## What you need to do
Only the lines of the data below from the one with "area by class" through the one with "3_3_place_gp | 63" are wanted. Repeat them exactly.

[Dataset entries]
-------
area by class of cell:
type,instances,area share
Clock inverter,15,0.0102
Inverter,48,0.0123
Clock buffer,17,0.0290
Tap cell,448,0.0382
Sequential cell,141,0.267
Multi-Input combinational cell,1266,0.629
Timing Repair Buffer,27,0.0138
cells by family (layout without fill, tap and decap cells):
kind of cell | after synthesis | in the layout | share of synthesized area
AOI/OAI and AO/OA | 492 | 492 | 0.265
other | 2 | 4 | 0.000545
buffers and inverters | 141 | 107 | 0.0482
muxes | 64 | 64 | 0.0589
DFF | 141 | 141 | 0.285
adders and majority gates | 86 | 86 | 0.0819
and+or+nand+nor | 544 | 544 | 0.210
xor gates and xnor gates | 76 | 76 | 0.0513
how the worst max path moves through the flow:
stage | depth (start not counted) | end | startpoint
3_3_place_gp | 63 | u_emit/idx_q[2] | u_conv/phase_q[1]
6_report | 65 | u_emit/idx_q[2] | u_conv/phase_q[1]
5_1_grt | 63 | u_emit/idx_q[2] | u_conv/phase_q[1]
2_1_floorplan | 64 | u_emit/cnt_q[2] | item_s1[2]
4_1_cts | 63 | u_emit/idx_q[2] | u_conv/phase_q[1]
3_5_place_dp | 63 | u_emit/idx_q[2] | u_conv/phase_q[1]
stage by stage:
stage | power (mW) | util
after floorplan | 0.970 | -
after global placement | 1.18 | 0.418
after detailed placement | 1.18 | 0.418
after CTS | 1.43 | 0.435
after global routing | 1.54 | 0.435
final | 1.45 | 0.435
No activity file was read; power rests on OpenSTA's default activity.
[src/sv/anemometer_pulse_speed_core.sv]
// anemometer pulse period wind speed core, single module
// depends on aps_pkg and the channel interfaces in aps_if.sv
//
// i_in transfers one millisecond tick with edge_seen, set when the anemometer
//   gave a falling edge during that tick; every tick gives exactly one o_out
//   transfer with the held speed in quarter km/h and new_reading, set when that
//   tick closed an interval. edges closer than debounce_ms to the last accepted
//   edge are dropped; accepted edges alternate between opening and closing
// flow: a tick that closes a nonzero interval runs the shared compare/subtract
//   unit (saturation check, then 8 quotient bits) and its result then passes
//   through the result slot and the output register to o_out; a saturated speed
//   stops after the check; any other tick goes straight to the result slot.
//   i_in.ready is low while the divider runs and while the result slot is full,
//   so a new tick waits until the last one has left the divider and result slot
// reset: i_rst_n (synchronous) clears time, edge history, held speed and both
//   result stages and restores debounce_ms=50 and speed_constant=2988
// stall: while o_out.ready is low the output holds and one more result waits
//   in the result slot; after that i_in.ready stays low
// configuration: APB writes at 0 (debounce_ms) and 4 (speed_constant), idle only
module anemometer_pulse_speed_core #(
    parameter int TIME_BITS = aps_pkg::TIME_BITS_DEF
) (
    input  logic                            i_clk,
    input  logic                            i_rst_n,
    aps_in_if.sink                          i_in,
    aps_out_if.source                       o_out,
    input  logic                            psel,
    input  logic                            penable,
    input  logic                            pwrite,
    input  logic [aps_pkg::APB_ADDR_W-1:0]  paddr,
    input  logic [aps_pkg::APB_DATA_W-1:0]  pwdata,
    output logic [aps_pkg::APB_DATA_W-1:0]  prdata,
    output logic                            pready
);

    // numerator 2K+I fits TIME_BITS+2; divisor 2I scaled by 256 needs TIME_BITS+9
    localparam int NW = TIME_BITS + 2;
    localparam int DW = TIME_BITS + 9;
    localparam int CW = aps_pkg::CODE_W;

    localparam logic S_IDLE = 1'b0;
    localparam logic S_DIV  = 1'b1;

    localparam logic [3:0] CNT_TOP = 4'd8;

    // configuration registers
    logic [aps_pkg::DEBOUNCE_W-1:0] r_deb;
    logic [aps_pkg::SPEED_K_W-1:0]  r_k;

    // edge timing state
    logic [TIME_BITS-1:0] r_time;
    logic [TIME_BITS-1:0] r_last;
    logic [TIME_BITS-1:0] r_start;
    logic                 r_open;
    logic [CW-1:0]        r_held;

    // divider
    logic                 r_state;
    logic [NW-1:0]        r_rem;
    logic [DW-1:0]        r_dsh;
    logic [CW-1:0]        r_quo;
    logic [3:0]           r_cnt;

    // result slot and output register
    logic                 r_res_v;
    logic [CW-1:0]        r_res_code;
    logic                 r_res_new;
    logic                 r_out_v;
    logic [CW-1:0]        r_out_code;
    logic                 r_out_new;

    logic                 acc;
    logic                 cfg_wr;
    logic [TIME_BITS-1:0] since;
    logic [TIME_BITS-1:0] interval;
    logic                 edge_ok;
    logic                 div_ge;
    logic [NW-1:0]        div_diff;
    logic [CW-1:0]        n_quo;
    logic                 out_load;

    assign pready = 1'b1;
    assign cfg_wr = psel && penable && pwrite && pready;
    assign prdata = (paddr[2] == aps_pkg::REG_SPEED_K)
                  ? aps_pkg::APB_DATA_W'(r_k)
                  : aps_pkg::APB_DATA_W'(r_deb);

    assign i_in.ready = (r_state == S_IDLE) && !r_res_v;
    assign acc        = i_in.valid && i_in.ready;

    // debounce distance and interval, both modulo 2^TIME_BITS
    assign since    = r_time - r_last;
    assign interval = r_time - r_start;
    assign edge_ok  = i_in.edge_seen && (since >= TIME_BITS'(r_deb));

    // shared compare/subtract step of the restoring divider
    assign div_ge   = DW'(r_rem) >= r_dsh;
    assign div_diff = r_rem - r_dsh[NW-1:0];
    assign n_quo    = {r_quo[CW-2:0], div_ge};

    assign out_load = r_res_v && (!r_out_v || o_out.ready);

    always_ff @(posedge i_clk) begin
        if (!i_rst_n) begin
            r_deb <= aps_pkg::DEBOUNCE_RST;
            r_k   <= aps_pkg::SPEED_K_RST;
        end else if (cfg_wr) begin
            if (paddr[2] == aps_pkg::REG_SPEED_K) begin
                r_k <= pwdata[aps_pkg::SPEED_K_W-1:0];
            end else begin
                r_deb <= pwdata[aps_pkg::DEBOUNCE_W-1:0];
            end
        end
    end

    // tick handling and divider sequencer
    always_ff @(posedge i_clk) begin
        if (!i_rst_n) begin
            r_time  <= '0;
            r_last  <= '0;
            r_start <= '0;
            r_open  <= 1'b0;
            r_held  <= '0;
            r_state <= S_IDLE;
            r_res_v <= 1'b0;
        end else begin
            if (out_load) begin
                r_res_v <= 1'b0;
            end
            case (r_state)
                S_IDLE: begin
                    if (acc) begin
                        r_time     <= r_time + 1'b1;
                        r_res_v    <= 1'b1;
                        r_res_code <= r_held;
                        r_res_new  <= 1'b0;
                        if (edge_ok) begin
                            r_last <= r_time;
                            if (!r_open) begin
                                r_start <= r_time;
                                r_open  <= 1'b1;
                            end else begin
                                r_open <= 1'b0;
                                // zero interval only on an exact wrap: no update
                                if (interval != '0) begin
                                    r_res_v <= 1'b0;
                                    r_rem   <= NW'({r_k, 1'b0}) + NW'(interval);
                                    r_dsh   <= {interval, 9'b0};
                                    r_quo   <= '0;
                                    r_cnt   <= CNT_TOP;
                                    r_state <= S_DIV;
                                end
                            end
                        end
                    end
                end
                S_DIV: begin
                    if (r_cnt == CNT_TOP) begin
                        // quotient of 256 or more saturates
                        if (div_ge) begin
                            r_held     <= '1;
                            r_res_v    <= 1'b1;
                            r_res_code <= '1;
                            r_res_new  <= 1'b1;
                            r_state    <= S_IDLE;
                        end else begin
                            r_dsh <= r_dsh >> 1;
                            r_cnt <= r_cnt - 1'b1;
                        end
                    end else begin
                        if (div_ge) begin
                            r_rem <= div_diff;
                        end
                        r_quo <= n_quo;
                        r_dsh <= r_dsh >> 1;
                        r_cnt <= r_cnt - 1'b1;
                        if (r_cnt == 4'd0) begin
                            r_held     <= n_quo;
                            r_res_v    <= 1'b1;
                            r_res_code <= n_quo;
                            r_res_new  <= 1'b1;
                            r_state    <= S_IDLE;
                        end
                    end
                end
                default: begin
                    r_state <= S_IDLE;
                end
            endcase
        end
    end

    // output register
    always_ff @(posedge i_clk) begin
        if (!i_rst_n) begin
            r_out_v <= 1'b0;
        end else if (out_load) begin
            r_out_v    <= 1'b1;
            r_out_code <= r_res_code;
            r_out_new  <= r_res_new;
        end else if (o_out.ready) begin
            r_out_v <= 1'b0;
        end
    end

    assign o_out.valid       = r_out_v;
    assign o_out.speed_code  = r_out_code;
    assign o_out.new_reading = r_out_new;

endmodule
-------
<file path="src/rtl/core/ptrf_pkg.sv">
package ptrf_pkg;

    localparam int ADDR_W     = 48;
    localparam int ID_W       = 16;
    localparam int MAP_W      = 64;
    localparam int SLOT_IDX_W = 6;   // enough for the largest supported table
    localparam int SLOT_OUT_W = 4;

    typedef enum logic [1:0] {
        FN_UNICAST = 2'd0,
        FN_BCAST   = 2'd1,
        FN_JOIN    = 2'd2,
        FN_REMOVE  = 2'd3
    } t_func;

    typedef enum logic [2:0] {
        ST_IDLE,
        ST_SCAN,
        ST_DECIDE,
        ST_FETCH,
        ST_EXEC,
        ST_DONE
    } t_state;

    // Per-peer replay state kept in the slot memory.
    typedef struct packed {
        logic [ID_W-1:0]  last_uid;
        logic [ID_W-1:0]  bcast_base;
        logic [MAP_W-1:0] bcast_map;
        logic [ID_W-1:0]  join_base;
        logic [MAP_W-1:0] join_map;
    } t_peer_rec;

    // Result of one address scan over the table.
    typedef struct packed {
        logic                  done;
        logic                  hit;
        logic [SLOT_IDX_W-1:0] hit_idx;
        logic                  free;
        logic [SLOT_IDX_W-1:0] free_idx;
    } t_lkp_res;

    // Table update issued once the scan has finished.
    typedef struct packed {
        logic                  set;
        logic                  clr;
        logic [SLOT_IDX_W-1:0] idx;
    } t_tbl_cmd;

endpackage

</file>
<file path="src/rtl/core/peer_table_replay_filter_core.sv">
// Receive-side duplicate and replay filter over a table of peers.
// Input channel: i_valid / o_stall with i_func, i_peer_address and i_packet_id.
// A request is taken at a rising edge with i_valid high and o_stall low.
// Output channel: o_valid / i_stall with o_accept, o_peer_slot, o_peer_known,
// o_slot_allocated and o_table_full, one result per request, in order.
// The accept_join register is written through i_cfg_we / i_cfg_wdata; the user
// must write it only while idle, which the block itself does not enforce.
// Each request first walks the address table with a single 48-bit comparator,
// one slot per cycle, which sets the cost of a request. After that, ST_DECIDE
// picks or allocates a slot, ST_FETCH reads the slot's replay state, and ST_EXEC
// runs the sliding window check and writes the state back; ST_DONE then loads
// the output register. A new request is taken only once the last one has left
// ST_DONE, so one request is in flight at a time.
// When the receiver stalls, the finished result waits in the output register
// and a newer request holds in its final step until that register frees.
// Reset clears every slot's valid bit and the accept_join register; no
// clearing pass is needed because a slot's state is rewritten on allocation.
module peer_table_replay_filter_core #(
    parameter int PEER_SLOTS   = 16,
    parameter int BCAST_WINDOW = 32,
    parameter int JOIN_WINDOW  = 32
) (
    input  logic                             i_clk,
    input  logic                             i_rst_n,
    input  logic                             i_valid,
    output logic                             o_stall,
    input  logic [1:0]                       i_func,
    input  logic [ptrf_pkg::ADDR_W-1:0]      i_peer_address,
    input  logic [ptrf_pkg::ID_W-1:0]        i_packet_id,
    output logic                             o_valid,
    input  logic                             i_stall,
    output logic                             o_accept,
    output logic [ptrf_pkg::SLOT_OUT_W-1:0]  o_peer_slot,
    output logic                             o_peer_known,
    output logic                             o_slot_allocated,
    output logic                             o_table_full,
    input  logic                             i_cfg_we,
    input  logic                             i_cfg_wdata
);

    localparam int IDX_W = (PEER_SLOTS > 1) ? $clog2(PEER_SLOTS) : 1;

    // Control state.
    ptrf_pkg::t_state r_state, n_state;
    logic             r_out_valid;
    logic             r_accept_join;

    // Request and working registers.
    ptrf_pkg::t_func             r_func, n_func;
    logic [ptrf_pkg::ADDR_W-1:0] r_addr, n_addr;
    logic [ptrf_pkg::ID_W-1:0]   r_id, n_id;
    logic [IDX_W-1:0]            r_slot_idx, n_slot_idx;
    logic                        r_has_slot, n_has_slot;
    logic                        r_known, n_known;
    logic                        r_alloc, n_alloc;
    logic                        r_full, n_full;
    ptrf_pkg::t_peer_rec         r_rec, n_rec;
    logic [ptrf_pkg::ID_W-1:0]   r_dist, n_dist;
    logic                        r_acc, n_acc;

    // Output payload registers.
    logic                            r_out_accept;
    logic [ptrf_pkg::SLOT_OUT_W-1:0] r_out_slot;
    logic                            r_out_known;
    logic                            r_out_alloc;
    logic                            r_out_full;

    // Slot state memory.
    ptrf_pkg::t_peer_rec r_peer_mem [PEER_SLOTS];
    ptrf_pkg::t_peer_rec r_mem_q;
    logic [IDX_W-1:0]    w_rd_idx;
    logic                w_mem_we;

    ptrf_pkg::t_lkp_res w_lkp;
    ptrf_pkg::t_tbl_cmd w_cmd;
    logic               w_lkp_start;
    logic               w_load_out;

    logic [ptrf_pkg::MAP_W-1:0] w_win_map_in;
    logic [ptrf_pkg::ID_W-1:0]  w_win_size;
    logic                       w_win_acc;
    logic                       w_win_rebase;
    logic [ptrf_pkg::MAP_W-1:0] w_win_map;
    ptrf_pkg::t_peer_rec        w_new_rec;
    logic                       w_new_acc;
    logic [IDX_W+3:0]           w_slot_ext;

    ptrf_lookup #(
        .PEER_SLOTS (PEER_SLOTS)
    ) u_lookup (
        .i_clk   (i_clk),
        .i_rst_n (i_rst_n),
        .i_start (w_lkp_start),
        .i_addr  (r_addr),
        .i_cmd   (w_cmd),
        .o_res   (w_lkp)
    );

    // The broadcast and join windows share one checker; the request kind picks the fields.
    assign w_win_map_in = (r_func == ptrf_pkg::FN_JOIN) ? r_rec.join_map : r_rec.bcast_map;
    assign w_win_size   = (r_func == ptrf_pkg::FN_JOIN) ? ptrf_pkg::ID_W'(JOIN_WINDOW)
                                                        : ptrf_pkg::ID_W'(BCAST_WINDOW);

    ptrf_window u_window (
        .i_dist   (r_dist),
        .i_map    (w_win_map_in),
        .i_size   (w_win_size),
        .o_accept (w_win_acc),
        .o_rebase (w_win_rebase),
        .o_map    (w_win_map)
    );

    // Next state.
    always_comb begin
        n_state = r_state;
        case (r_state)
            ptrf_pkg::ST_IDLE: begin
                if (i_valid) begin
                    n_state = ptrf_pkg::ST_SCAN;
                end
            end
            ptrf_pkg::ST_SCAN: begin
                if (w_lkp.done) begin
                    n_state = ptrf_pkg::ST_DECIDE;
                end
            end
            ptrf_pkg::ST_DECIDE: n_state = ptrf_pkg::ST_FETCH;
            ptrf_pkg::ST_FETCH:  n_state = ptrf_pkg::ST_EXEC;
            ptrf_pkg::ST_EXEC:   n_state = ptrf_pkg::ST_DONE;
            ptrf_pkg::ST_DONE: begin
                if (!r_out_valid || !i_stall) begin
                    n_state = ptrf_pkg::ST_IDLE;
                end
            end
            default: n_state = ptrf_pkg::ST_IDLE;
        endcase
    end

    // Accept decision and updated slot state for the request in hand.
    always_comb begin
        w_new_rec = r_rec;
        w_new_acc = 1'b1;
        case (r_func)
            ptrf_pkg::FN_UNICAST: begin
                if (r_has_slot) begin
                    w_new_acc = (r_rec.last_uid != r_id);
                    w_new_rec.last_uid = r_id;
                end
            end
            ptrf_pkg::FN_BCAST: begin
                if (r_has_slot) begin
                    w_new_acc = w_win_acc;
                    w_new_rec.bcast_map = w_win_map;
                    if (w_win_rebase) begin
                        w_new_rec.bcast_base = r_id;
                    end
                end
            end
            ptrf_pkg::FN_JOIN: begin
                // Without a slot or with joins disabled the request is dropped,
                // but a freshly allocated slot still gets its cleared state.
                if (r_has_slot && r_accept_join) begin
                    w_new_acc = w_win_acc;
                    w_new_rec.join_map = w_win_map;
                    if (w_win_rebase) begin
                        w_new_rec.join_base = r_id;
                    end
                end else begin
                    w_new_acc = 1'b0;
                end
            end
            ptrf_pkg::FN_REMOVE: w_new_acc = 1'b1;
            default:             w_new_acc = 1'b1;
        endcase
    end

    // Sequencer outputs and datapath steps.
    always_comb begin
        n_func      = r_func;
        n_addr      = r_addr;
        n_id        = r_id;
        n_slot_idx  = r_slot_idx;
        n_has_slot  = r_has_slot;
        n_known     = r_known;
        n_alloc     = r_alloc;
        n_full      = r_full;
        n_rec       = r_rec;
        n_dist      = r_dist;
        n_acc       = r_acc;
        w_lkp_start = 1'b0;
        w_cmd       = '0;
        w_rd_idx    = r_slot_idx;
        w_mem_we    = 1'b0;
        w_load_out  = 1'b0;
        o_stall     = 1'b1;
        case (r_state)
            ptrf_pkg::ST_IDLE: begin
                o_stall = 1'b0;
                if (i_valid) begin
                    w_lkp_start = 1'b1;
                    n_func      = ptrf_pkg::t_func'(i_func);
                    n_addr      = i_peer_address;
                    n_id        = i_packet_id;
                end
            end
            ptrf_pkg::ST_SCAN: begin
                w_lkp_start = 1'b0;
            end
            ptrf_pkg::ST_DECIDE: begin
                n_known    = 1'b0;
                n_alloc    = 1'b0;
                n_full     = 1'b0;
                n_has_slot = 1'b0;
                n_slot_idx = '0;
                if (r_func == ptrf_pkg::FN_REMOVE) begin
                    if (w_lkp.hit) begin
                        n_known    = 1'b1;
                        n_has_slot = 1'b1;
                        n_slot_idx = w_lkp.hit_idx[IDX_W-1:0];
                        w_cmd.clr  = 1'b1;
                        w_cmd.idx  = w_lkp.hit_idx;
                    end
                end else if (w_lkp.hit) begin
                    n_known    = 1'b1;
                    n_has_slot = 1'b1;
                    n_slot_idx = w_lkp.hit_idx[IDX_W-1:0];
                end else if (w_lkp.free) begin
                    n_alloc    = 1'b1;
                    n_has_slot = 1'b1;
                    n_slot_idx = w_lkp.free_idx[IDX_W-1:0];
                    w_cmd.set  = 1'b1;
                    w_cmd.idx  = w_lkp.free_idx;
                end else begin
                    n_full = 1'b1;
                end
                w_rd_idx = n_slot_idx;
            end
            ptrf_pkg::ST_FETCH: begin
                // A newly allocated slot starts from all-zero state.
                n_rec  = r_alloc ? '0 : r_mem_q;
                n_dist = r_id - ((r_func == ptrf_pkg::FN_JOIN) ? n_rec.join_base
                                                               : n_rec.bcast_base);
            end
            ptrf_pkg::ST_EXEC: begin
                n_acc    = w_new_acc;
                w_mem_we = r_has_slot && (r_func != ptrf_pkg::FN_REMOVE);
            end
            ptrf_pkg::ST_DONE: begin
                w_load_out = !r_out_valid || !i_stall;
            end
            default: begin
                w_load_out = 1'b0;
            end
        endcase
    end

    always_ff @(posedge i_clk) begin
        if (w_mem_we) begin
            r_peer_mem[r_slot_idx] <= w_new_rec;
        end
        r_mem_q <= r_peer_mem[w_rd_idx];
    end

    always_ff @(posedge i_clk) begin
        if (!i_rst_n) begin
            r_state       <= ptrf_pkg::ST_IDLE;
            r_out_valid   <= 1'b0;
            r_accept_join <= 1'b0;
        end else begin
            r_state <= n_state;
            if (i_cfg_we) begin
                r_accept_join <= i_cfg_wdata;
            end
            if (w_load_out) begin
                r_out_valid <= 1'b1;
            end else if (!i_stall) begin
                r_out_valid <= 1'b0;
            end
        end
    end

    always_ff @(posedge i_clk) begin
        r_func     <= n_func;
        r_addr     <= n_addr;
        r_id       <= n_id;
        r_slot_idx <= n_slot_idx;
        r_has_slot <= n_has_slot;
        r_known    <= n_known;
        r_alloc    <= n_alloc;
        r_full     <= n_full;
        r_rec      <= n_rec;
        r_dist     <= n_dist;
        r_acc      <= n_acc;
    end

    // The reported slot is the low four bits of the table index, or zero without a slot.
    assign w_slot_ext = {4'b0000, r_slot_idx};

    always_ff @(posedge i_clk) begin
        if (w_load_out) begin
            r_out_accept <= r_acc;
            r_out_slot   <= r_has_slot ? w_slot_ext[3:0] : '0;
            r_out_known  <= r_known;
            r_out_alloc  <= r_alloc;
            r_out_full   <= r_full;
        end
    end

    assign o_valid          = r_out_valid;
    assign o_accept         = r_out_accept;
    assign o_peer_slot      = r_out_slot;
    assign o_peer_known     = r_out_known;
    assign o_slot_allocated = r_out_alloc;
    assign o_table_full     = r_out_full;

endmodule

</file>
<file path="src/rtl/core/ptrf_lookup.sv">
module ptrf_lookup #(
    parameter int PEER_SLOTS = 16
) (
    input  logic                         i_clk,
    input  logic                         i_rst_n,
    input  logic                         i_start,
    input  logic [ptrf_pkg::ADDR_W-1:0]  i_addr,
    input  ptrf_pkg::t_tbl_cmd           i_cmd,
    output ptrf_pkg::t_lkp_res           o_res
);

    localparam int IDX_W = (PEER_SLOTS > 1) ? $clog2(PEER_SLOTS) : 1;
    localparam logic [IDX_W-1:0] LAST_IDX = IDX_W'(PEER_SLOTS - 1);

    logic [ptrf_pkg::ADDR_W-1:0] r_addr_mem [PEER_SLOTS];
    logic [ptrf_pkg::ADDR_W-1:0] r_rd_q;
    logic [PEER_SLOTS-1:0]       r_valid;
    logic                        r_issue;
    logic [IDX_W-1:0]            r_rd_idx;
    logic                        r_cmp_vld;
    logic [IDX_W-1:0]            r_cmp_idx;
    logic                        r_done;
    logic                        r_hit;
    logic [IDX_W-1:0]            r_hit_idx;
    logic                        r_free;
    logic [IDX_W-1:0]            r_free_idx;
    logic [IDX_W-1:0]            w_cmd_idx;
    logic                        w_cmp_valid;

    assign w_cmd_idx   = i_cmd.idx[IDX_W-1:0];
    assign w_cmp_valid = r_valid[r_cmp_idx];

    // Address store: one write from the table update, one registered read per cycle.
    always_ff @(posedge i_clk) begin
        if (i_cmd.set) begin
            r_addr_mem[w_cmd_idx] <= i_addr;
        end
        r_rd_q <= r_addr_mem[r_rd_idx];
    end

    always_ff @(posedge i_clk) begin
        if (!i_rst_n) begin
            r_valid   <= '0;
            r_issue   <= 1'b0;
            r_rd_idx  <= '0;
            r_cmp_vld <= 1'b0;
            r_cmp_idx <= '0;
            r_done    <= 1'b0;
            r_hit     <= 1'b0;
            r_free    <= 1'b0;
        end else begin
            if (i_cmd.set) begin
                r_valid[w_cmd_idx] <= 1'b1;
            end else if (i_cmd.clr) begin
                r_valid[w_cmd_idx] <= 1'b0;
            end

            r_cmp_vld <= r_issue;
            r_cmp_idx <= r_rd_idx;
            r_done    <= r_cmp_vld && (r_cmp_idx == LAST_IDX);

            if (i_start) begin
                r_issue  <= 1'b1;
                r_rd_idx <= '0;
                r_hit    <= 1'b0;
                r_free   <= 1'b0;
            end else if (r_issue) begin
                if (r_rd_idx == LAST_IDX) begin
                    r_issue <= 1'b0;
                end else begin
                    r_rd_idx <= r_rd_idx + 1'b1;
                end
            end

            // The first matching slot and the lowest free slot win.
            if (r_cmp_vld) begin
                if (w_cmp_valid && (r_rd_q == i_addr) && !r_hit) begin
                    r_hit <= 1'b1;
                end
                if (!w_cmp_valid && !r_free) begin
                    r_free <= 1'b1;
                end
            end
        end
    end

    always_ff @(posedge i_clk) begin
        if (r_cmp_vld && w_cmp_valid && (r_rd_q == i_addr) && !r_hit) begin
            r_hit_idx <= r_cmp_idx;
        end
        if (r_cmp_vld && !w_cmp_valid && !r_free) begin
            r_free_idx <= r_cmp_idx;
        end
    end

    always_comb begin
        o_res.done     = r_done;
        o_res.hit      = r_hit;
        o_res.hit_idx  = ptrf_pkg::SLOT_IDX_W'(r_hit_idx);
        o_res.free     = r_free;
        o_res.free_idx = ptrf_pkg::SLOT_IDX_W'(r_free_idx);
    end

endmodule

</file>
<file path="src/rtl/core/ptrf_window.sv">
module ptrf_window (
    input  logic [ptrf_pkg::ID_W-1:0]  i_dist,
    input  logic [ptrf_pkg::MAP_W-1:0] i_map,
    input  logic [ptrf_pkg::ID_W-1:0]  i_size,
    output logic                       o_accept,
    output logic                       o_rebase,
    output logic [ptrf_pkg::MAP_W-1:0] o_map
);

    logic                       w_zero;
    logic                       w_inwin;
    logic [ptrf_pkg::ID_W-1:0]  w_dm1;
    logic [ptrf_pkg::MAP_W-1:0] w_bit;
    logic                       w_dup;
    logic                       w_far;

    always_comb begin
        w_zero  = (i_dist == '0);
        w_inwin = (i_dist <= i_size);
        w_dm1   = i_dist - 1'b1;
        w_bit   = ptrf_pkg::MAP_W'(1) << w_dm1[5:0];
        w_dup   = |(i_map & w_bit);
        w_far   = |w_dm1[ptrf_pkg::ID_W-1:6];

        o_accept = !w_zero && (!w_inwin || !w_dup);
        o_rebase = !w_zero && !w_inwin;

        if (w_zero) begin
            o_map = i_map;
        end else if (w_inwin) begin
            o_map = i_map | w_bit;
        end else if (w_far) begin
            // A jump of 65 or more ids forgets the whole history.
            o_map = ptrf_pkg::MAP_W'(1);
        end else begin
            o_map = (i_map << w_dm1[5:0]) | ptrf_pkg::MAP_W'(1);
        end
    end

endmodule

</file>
-------
## Result for this exercise
area by class of cell:
type,instances,area share
Clock inverter,15,0.0102
Inverter,48,0.0123
Clock buffer,17,0.0290
Tap cell,448,0.0382
Sequential cell,141,0.267
Multi-Input combinational cell,1266,0.629
Timing Repair Buffer,27,0.0138
cells by family (layout without fill, tap and decap cells):
kind of cell | after synthesis | in the layout | share of synthesized area
AOI/OAI and AO/OA | 492 | 492 | 0.265
other | 2 | 4 | 0.000545
buffers and inverters | 141 | 107 | 0.0482
muxes | 64 | 64 | 0.0589
DFF | 141 | 141 | 0.285
adders and majority gates | 86 | 86 | 0.0819
and+or+nand+nor | 544 | 544 | 0.210
xor gates and xnor gates | 76 | 76 | 0.0513
how the worst max path moves through the flow:
stage | depth (start not counted) | end | startpoint
3_3_place_gp | 63 | u_emit/idx_q[2] | u_conv/phase_q[1]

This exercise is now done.